A Few Thoughts About the Modified Endowment Tax

As I wrote in my earlier article, I find distasteful the attack on elite educational institutions, of which the endowment tax is a part. The goal of the administration and many members of Congress is clear: to go after institutions they view as filled with “Marxist maniacs” (the president’s phrase) and “the enemy” (a term used by then-Senator J.D. Vance). As the American Council on Education’s Jonathan Fansmith noted in Forbes, the endowment tax is “not really about revenue. It’s really about punishing these schools that right now a segment of the Republican party doesn’t like.” Motives matter, and many supporters of the endowment tax are badly motivated.

I understand that many educational institutions deserve to be held accountable. We all know about the antisemitism and indoctrination in some departments at the schools subject to the tax. And those schools have lost the support of much of the public. A recent Manhattan Institute poll found that 46 percent of the respondents trust Ivy League schools “to act in the best interest of the public” “not much” or “not at all.” But it still makes me nervous to have the federal government getting involved in academic matters in this way.

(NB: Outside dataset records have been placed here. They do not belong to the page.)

`src/rtl/mgmt_phy_pkg.sv`:
```
package mgmt_phy_pkg;
  localparam int CSR_W   = 32;
  localparam int DATA_W  = 16;
  localparam int RNUM_W  = 5;
  localparam int PADR_W  = 5;
  localparam int OPC_W   = 2;

  localparam int DATA_LSB = 0;
  localparam int RNUM_LSB = 16;
  localparam int PADR_LSB = RNUM_LSB + RNUM_W;
  localparam int OPC_LSB  = PADR_LSB + PADR_W;
  localparam int RDY_BIT  = OPC_LSB + OPC_W;
  localparam int IRQ_BIT  = RDY_BIT + 1;
  localparam int ERR_BIT  = IRQ_BIT + 1;

  // Bits kept from a host write: register number, PHY address, opcode, irq request
  localparam logic [CSR_W-1:0] KEEP_MASK =
    (((CSR_W'(1) << (RNUM_W + PADR_W + OPC_W)) - CSR_W'(1)) << RNUM_LSB)
    | (CSR_W'(1) << IRQ_BIT);

  typedef enum logic [RNUM_W-1:0] {
    PR_STAT   = 5'd1,
    PR_ID_HI  = 5'd2,
    PR_ID_LO  = 5'd3,
    PR_GSTAT  = 5'd10,
    PR_XSTAT  = 5'd15,
    PR_CABLE  = 5'd20
  } phy_reg_e;
endpackage

```
`src/rtl/mgmt_phy_table.sv`:
```
module mgmt_phy_table
  import mgmt_phy_pkg::*;
(
  input  logic [RNUM_W-1:0] rnum,
  output logic [DATA_W-1:0] value,
  output logic              hit
);
  always_comb begin
    hit   = 1'b1;
    value = '0;
    unique case (rnum)
      PR_STAT:  value = DATA_W'(16'h796D);
      PR_ID_HI: value = DATA_W'(16'h02A8);
      PR_ID_LO: value = DATA_W'(16'h0380);
      PR_GSTAT: value = DATA_W'(16'h7C00);
      PR_XSTAT: value = DATA_W'(16'h3000);
      PR_CABLE: value = DATA_W'(16'h0180);
      default: begin
        hit   = 1'b0;
        value = '0;
      end
    endcase
  end
endmodule

```
`src/rtl/mgmt_cmd_check.sv`:
```
module mgmt_cmd_check
  import mgmt_phy_pkg::*;
#(
  parameter int PHY_SELF = 1
) (
  input  logic [PADR_W-1:0] padr,
  input  logic              irq_req,
  output logic              bad_mode,
  output logic              bad_addr,
  output logic              err
);
  localparam logic [PADR_W-1:0] SELF = PADR_W'(PHY_SELF);
  always_comb begin
    bad_mode = irq_req;
    bad_addr = (padr != SELF);
    err      = bad_mode | bad_addr;
  end
endmodule

```
`src/rtl/mgmt_phy_responder.sv`:
```
module mgmt_phy_responder
  import mgmt_phy_pkg::*;
#(
  parameter int PHY_SELF = 1
) (
  input  logic             clk,
  input  logic             rst,
  input  logic             wr_en,
  input  logic [CSR_W-1:0] wr_data,
  output logic [CSR_W-1:0] ctl_q,
  output logic             unknown_reg
);
  logic              pend_q;
  logic [DATA_W-1:0] tbl_val;
  logic              tbl_hit;
  logic              chk_mode, chk_addr, chk_err;

  mgmt_phy_table u_table (
    .rnum  (ctl_q[RNUM_LSB +: RNUM_W]),
    .value (tbl_val),
    .hit   (tbl_hit)
  );

  mgmt_cmd_check #(.PHY_SELF(PHY_SELF)) u_check (
    .padr     (ctl_q[PADR_LSB +: PADR_W]),
    .irq_req  (ctl_q[IRQ_BIT]),
    .bad_mode (chk_mode),
    .bad_addr (chk_addr),
    .err      (chk_err)
  );

  always_ff @(posedge clk) begin
    if (rst) begin
      ctl_q       <= '0;
      pend_q      <= 1'b0;
      unknown_reg <= 1'b0;
    end else if (wr_en) begin
      ctl_q       <= wr_data & KEEP_MASK;
      pend_q      <= 1'b1;
      unknown_reg <= 1'b0;
    end else if (pend_q) begin
      ctl_q[DATA_LSB +: DATA_W] <= chk_err ? '0 : tbl_val;
      ctl_q[RDY_BIT]            <= 1'b1;
      ctl_q[ERR_BIT]            <= chk_err;
      unknown_reg               <= !chk_err && !tbl_hit;
      pend_q                    <= 1'b0;
    end
  end

  localparam logic [PADR_W-1:0] SELF_A = PADR_W'(PHY_SELF);

  AST_RSV_LOW: assert property (@(posedge clk) disable iff (rst)
    ctl_q[CSR_W-1] == 1'b0);
  AST_WRITE_DROPS_READY: assert property (@(posedge clk) disable iff (rst)
    wr_en |=> (!ctl_q[RDY_BIT] && !unknown_reg));
  AST_READY_NEXT: assert property (@(posedge clk) disable iff (rst)
    ($past(wr_en) && !wr_en) |=> ctl_q[RDY_BIT]);
  AST_ERR_NO_DATA: assert property (@(posedge clk) disable iff (rst)
    ctl_q[ERR_BIT] |-> (ctl_q[DATA_LSB +: DATA_W] == '0 && !unknown_reg));
  AST_IRQ_ERR: assert property (@(posedge clk) disable iff (rst)
    (ctl_q[RDY_BIT] && ctl_q[IRQ_BIT]) |-> ctl_q[ERR_BIT]);
  AST_PHY_ERR: assert property (@(posedge clk) disable iff (rst)
    (ctl_q[RDY_BIT] && ctl_q[PADR_LSB +: PADR_W] != SELF_A) |-> ctl_q[ERR_BIT]);
  AST_UNK_ZERO: assert property (@(posedge clk) disable iff (rst)
    unknown_reg |-> (ctl_q[DATA_LSB +: DATA_W] == '0 && ctl_q[RDY_BIT]));
  AST_HOLD: assert property (@(posedge clk) disable iff (rst)
    (!wr_en && ctl_q[RDY_BIT]) |=> ($stable(ctl_q) && $stable(unknown_reg)));
endmodule

```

However, I must question one argument advanced by supporters of the elite institutions: that the tax is going to dramatically affect the amount of scholarship aid available to students. For example, education expert Mark Kantrowitz has said that at some schools, the amended endowment tax will lead to a tax obligation that exceeds the schools’ total financial budgets, “making it difficult for colleges to continue to award very generous financial aid.” There’s something to that, of course, but it’s important to realize that many “scholarships” don’t involve outlays of funds.

The National Association of College and University Business Officers (NACUBO) reported on June 24th that the so-called “discount rate” for colleges (reflecting the difference between sticker prices—stated tuition figures—and what is actually paid) has reached record levels. That should be no surprise. For years, sticker prices have gone up faster than inflation. And sticker prices don’t reflect what the average student pays at most institutions.

You can call the difference between what a particular student pays and the sticker price a “scholarship,” if you wish. Doing so makes students and parents happy, and it helps raise money from unsuspecting donors. (“We need more dollars for student aid!”) But unfunded “scholarships” are nothing but price adjustments, and no institution could attract a top-notch student body if everyone had to pay full price.

Consider this hypothetical: Suppose a university has a stated tuition figure of $50,000, but the average student pays $20,000. If the university raised its sticker price to $100,000 and nothing else changed, would anyone think each student had received an additional scholarship of $50,000? Yes, the purported discount rate would go up dramatically, and the school’s financial statements might show the “discount” as an expense. But the endowment tax should not affect what is imaginary financial aid.

The amended tax will, however, have an enormous economic effect on many institutions. Five of the affected schools are likely to have increased tax liability of more than $100 million annually (not including the increased costs of compliance). Even for the richest schools, that’s real money. Couple that with reductions in federal research support (Harvard is challenging a $2 billion reduction in funds that had been already appropriated), a threatened challenge to Harvard’s tax-exempt status, and even administration support for a challenge to Harvard’s accreditation (which, according to the version of the Constitution I’m familiar with, isn’t within the purview of the president). We should all be nervous about the economic state of America’s elite academic institutions, no matter how flawed those institutions may be.

Erik M. Jensen is the Coleman P. Burke Professor Emeritus of Law at Case Western Reserve University.